Namibia: Microcredit Program Helps Women-Owned Businesses Grow (August 2006)

Sixty dollars a month - that is all Teodesia Nandago earned from her small bread baking business. Twenty-five-year-old Teodesia is the sole provider for a household of 10, three of whom are orphans or individuals living with HIV/AIDS.

Teodesia found hope and assistance from a microcredit program supported by the U.S. President's Emergency Plan for AIDS Relief (Emergency Plan/PEPFAR). The program targets caretakers of orphans with information about entrepreneurship and health-related matters. Teodesia smiled when she recalled her first meeting to discuss the microcredit program. She said, "I never heard of such a thing as microcredit. ... This is a very new idea for us here in the North. I went home after the meeting and discussed it with my [sick] mother. Even though I didn't trust the idea so much, my mother told me to join. ... She told me that we had nothing to lose."

Within a month, Teodesia had diversified her business to include soft drinks, cakes and other food items. Even more impressive, she more than doubled her income. When asked what she plans to do with the extra income, she stated, "For now, I will pay school fees and get medicine for the children and other sick people in the house."

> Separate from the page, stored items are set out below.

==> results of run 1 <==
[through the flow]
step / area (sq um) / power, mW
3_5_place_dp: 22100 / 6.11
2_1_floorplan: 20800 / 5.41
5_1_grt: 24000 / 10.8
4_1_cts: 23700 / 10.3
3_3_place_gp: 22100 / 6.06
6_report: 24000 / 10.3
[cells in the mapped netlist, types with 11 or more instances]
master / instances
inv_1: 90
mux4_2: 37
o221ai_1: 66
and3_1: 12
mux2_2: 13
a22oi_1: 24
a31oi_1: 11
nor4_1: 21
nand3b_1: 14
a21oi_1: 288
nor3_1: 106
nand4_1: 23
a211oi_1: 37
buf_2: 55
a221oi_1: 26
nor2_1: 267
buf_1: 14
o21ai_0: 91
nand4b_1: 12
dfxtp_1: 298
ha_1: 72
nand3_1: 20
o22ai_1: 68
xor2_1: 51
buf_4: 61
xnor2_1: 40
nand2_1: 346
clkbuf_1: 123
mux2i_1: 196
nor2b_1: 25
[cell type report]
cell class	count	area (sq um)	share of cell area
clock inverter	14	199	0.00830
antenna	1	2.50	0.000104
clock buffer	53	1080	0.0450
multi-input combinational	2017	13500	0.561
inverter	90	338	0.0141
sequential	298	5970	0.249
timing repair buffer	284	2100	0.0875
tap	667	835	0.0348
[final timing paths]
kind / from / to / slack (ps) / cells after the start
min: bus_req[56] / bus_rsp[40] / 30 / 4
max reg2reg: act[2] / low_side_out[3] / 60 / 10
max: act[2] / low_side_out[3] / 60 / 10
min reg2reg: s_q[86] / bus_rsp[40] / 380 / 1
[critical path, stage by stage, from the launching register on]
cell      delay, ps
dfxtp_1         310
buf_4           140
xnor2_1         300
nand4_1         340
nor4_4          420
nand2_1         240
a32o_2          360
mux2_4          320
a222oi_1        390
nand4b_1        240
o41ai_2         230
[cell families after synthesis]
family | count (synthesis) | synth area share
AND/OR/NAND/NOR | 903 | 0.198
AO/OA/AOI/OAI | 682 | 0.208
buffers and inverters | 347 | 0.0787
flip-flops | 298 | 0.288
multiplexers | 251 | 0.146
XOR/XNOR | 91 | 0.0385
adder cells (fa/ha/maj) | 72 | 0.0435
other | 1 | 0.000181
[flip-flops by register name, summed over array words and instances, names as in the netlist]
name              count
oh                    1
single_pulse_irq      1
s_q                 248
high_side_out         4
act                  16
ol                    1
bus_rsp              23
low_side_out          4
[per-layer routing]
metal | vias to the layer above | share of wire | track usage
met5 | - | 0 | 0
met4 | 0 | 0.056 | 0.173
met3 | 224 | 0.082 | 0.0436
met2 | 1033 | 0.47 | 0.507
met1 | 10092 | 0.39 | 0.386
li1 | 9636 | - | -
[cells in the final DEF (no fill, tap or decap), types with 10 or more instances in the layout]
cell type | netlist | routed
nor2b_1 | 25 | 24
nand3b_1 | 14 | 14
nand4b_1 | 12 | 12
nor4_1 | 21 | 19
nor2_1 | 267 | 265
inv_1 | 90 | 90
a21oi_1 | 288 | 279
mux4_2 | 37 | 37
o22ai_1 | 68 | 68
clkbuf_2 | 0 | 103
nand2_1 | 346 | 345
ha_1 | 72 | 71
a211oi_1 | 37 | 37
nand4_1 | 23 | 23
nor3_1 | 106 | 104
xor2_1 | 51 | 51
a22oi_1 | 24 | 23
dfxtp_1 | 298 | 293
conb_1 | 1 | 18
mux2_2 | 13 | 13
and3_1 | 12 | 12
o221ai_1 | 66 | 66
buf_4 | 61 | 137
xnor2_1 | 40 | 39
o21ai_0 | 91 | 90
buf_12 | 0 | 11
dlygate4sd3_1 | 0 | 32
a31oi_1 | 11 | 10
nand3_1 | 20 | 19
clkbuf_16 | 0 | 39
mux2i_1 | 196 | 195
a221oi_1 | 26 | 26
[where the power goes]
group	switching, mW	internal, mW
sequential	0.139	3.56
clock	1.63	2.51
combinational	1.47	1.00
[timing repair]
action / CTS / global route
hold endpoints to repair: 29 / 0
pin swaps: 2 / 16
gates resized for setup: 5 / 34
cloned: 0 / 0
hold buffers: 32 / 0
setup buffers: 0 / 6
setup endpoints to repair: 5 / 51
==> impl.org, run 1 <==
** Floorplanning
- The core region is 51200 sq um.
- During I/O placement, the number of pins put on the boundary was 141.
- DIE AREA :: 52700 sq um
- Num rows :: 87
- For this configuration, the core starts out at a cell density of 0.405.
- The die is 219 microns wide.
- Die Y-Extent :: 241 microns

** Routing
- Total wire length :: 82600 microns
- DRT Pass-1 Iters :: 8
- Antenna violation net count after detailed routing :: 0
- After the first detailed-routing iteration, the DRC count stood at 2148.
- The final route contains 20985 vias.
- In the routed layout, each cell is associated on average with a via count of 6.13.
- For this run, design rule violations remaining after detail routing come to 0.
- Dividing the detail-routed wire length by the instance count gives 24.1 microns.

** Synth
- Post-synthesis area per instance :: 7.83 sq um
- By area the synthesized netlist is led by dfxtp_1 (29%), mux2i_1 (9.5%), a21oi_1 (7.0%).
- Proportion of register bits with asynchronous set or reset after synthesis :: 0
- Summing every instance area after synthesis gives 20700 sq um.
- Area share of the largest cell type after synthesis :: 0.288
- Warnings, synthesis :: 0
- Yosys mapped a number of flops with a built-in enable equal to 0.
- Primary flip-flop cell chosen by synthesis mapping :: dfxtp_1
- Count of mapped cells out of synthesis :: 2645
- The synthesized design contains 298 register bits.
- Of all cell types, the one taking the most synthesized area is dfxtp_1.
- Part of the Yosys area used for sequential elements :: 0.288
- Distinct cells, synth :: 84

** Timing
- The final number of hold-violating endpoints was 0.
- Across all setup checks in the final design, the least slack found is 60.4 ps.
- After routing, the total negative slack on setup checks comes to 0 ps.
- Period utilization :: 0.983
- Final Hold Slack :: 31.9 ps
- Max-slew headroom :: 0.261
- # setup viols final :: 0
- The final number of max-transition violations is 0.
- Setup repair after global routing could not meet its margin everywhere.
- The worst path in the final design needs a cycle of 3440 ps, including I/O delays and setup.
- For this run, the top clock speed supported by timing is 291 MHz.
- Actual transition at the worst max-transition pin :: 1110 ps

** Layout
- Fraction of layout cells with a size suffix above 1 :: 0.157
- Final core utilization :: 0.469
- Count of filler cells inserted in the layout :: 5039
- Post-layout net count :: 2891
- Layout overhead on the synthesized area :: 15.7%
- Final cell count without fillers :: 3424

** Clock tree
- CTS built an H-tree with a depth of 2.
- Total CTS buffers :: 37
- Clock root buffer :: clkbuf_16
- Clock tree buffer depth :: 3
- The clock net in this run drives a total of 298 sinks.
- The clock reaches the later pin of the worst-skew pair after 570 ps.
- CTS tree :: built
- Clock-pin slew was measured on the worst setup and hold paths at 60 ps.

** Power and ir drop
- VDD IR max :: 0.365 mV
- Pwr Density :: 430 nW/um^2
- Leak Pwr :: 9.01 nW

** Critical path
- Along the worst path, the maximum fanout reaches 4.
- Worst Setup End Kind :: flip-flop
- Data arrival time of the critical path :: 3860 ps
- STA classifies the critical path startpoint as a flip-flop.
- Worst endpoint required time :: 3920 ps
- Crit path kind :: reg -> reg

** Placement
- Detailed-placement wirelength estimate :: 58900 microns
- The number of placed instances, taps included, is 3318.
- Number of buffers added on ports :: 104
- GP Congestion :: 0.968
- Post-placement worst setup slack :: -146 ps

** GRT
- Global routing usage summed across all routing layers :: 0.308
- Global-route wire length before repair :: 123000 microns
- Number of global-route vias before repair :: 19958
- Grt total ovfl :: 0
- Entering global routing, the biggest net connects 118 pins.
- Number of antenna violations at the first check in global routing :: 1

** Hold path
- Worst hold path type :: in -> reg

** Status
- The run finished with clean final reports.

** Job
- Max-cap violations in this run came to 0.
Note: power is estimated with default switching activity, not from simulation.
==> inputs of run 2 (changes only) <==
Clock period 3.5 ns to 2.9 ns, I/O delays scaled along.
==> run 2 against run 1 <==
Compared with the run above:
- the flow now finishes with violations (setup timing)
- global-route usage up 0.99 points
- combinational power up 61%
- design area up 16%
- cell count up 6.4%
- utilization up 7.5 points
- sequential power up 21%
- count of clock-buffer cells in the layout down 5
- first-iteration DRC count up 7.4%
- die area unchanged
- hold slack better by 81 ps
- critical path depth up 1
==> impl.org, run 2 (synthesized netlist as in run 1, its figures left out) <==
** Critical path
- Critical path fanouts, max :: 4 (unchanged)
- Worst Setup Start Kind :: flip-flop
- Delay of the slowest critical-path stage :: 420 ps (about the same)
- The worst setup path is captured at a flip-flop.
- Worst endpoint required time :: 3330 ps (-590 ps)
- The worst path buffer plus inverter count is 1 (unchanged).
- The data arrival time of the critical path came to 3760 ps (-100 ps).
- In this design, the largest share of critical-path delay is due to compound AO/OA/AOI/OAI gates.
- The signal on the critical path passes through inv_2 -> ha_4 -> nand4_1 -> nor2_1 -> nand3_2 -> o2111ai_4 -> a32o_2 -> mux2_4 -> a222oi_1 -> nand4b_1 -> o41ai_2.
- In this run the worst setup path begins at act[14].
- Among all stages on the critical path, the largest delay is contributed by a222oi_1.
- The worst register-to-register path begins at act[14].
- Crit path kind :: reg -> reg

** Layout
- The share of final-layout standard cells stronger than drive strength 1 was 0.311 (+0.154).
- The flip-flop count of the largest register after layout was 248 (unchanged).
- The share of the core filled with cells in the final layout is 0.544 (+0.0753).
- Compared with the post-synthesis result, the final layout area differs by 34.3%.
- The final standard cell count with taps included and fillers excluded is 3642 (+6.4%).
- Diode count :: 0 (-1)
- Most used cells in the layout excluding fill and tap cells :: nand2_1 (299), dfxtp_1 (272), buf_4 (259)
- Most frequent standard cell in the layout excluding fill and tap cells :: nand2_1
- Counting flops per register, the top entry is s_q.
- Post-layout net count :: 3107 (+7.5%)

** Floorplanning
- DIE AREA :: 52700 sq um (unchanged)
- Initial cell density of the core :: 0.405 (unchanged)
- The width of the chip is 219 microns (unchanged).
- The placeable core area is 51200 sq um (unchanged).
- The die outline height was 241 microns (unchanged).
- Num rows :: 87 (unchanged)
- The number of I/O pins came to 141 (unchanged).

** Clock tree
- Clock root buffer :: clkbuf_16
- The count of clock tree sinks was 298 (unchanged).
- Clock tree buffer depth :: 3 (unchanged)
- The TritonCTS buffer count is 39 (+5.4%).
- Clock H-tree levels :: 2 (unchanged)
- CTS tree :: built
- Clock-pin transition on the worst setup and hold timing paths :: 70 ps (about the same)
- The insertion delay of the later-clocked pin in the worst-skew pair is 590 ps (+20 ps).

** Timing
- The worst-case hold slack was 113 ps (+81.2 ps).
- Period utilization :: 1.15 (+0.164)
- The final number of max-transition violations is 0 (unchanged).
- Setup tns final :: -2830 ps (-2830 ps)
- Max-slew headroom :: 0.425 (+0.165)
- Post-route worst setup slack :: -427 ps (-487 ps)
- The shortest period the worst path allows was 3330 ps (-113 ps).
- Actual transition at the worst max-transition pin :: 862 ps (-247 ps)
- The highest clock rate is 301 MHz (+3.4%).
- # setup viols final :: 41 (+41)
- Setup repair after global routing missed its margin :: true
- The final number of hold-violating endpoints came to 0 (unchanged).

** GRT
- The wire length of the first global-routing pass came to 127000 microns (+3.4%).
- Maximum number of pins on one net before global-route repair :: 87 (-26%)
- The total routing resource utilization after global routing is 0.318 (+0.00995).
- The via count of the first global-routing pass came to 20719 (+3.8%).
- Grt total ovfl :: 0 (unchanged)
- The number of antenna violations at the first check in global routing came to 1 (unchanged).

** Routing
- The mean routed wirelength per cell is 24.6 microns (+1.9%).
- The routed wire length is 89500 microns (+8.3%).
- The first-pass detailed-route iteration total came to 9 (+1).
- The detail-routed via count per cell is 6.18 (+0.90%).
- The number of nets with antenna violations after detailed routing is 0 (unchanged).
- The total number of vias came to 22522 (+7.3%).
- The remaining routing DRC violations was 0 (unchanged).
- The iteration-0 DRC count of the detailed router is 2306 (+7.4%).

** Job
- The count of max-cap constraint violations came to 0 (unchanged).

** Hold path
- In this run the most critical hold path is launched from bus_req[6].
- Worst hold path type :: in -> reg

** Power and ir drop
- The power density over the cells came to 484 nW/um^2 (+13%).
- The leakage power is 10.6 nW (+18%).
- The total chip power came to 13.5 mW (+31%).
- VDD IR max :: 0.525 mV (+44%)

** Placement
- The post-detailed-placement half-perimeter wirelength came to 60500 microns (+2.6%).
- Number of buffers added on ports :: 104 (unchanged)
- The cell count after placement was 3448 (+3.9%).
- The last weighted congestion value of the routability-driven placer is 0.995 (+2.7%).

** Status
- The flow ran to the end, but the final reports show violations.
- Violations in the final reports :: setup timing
==> src/design/handler_pass_fail.sv <==
// handler pass/fail verdict, strobe and sweep-done line driver
// assumes meas events are single-cycle pulses on clk
`timescale 1ns/1ps
`include "verdict_consts.svh"

module handler_pass_fail
  import verdict_pkg::*;
(
  // clock and reset
  input  wire logic         clk,
  input  wire logic         srst,
  // register port
  input  wire logic [7:0]   addr,
  input  wire logic [31:0]  wdata,
  input  wire logic         wr,
  input  wire logic         rd,
  output logic      [31:0]  rdata,
  // measurement events
  input  wire meas_events_t ev,
  // handler lines
  output logic              pass_fail_line,
  output logic              pass_fail_strobe,
  output logic              sweep_done_n,
  output logic              irq
);

  // ****************************************************************
  // configuration
  // ****************************************************************
  cfg_t       cfg_r;
  logic       cmd_reset;
  logic [1:0] irq_stat_r;
  logic [1:0] irq_mask_r;

  // ****************************************************************
  // address decode
  // ****************************************************************
  // one write strobe hitting one register offset
  function automatic logic wr_hit(input logic       strobe,
                                  input logic [7:0] a,
                                  input logic [7:0] ofs);
    return strobe && (a == ofs);
  endfunction

  logic wr_cfg;
  logic wr_cmd;
  logic wr_istat;
  logic wr_imask;

  // write decode per register, shared by the processes below
  assign wr_cfg   = wr_hit(wr, addr, `OFS_CONFIG);
  assign wr_cmd   = wr_hit(wr, addr, `OFS_COMMAND);
  assign wr_istat = wr_hit(wr, addr, `OFS_IRQ_STAT);
  assign wr_imask = wr_hit(wr, addr, `OFS_IRQ_MASK);

  // handler reset command: only bit zero of the command word acts [RULE14]
  assign cmd_reset = wr_cmd && wdata[`CMD_RESET_BIT];

  // ****************************************************************
  // configuration next value
  // ****************************************************************
  // unused mode code falls back to immediate reporting
  function automatic verdict_mode_t clamp_mode(input logic [1:0] code);
    return (code == 2'h3) ? mode_immediate : verdict_mode_t'(code);
  endfunction

  // unused sweep event code falls back to global completion
  function automatic sweep_event_t clamp_sweep(input logic [1:0] code);
    return (code == 2'h3) ? sweep_global : sweep_event_t'(code);
  endfunction

  cfg_t cfg_nxt;

  // field by field update from a config write, codes clamped
  always_comb begin
    cfg_nxt = cfg_r;
    if (wr_cfg) begin
      cfg_nxt.verdict_polarity_setting = wdata[`CFG_POL_BIT];
      cfg_nxt.verdict_mode_setting     = clamp_mode(wdata[`CFG_MODE_HI:`CFG_MODE_LO]);
      cfg_nxt.verdict_policy_setting   = wdata[`CFG_POLICY_BIT];
      cfg_nxt.verdict_scope_setting    = wdata[`CFG_SCOPE_BIT];
      cfg_nxt.sweep_done_event_setting = clamp_sweep(wdata[`CFG_SWEEP_HI:`CFG_SWEEP_LO]);
    end
  end

  // settings kept apart from instrument preset; only srst or the handler reset command restore [RULE2] [RULE14]
  always_ff @(posedge clk) begin
    if (srst || cmd_reset)
      cfg_r <= cfg_t'(`CFG_DEFAULT);
    else
      cfg_r <= cfg_nxt;
  end

  // ****************************************************************
  // global verdict accumulation
  // ****************************************************************
  logic fail_seen_r;
  logic unchecked_r;
  logic any_check_r;
  logic busy_r;
  logic verdict_fail;
  logic report_evt;
  readout_t readout_r;

  // failure collected per measurement, cleared on ready for measurement
  always_ff @(posedge clk) begin
    if (srst || cmd_reset || ev.ready_for_meas) begin
      fail_seen_r <= 1'b0;
      unchecked_r <= 1'b0;
      any_check_r <= 1'b0;
    end else begin
      if (ev.check_fail)
        fail_seen_r <= 1'b1;
      if (ev.trace_unchecked)
        unchecked_r <= 1'b1;
      if (ev.any_check || ev.check_fail || ev.check_pass)
        any_check_r <= 1'b1;
    end
  end

  // all-checks looks only at failures; every-trace also fails unchecked traces [RULE8] [RULE9]
  assign verdict_fail = fail_seen_r || ev.check_fail ||
                        (cfg_r.verdict_policy_setting && (unchecked_r || ev.trace_unchecked));

  // scope chooses report point; unused in immediate mode [RULE10] [RULE11]
  assign report_evt = cfg_r.verdict_scope_setting ? ev.all_done : ev.channel_done;

  // busy between ready and completion of all sweeps
  always_ff @(posedge clk) begin
    if (srst || cmd_reset)
      busy_r <= 1'b0;
    else if (ev.all_done)
      busy_r <= 1'b0;
    else if (ev.ready_for_meas)
      busy_r <= 1'b1;
  end

  // readout valid after all sweeps, none while busy or unchecked [RULE12] [RULE13]
  always_ff @(posedge clk) begin
    if (srst || cmd_reset || ev.ready_for_meas)
      readout_r <= readout_none;
    else if (ev.all_done)
      readout_r <= !(any_check_r || ev.any_check || ev.check_fail || ev.check_pass) ? readout_none :
                   verdict_fail ? readout_fail : readout_pass;
  end

  // ****************************************************************
  // verdict line and strobe
  // ****************************************************************
  logic fail_lvl_r;   // logical verdict, 1 = fail
  logic rest_fail;
  logic upd_r;

  assign rest_fail = cfg_r.verdict_mode_setting == mode_fail_default;

  logic fail_lvl_nxt;
  logic upd_nxt;

  // logical fail level by mode; upd_nxt marks a reported verdict [RULE4] [RULE5] [RULE6] [RULE7]
  always_comb begin
    fail_lvl_nxt = fail_lvl_r;
    upd_nxt      = 1'b0;
    unique case (cfg_r.verdict_mode_setting)
      mode_immediate: begin
        if (ev.ready_for_meas) begin
          fail_lvl_nxt = 1'b0;
        end else if (verdict_fail && !fail_lvl_r) begin
          fail_lvl_nxt = 1'b1; // [RULE4]
          upd_nxt      = 1'b1;
        end else if (ev.all_done) begin
          upd_nxt = 1'b1;
        end
      end
      default: begin
        if (ev.ready_for_meas) begin
          fail_lvl_nxt = rest_fail; // [RULE7]
        end else if (report_evt) begin
          fail_lvl_nxt = verdict_fail; // [RULE5] [RULE6]
          upd_nxt      = 1'b1;
        end
      end
    endcase
  end

  // level and update marker registered together
  always_ff @(posedge clk) begin
    if (srst || cmd_reset) begin
      fail_lvl_r <= 1'b0;
      upd_r      <= 1'b0;
    end else begin
      fail_lvl_r <= fail_lvl_nxt;
      upd_r      <= upd_nxt;
    end
  end

  // polarity applied at the registered pin: positive high = pass [RULE1] [RULE16]
  always_ff @(posedge clk) begin
    if (srst)
      pass_fail_line <= 1'b0;
    else
      pass_fail_line <= cfg_r.verdict_polarity_setting ? !fail_lvl_r : fail_lvl_r;
  end

  // strobe one cycle after the line has changed [RULE3] [RULE16]
  logic upd_d_r;
  always_ff @(posedge clk) begin
    if (srst) begin
      upd_d_r          <= 1'b0;
      pass_fail_strobe <= 1'b0;
    end else begin
      upd_d_r          <= upd_r;
      pass_fail_strobe <= upd_d_r;
    end
  end

  // ****************************************************************
  // sweep done line
  // ****************************************************************
  logic sweep_evt;
  always_comb begin
    unique case (cfg_r.sweep_done_event_setting)
      sweep_each:    sweep_evt = ev.sweep_done;
      sweep_channel: sweep_evt = ev.channel_done;
      default:       sweep_evt = ev.all_done;
    endcase
  end

  // active low, low after event until next measurement [RULE15] [RULE16]
  always_ff @(posedge clk) begin
    if (srst || cmd_reset)
      sweep_done_n <= 1'b1;
    else if (sweep_evt)
      sweep_done_n <= 1'b0;
    else if (ev.ready_for_meas)
      sweep_done_n <= 1'b1;
  end

  // ****************************************************************
  // interrupts
  // ****************************************************************
  logic [1:0] irq_set;
  assign irq_set = {sweep_evt, upd_r};

  logic [1:0] irq_stat_nxt;

  // sticky status, write one clears, a set in the same cycle wins
  always_comb begin
    irq_stat_nxt = irq_stat_r;
    if (wr_istat)
      irq_stat_nxt = irq_stat_r & ~wdata[`IRQ_W-1:0];
    irq_stat_nxt = irq_stat_nxt | irq_set;
  end

  // status and mask registers
  always_ff @(posedge clk) begin
    if (srst) begin
      irq_stat_r <= 2'h0;
      irq_mask_r <= 2'h0;
    end else begin
      irq_stat_r <= irq_stat_nxt;
      if (wr_imask)
        irq_mask_r <= wdata[`IRQ_W-1:0];
    end
  end

  always_ff @(posedge clk) begin
    if (srst)
      irq <= 1'b0;
    else
      irq <= |(irq_stat_r & irq_mask_r);
  end

  // ****************************************************************
  // read port
  // ****************************************************************
  // read data one cycle after strobe, zero otherwise and when unmapped
  always_ff @(posedge clk) begin
    if (srst || !rd) begin
      rdata <= 32'h0;
    end else begin
      unique case (addr)
        `OFS_CONFIG:   rdata <= {25'h0, cfg_r};
        `OFS_STATUS:   rdata <= {27'h0, !sweep_done_n, busy_r, fail_lvl_r, readout_r};
        `OFS_IRQ_STAT: rdata <= {30'h0, irq_stat_r};
        `OFS_IRQ_MASK: rdata <= {30'h0, irq_mask_r};
        default:       rdata <= 32'h0;
      endcase
    end
  end

endmodule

Teodesia's story is not just one of hope, but one of inspiration for other members of the community. Teodesia was one of 15 women who not only paid back their loans from the PEPFAR-supported Project Hope microcredit program on time, but also paid back double the amount of the original loans. When asked why they paid back more then they owed, the women responded, "The help [that the project] gave our business made us do very good (sic). ... We have more money. Now we want a large loan to really become big business women."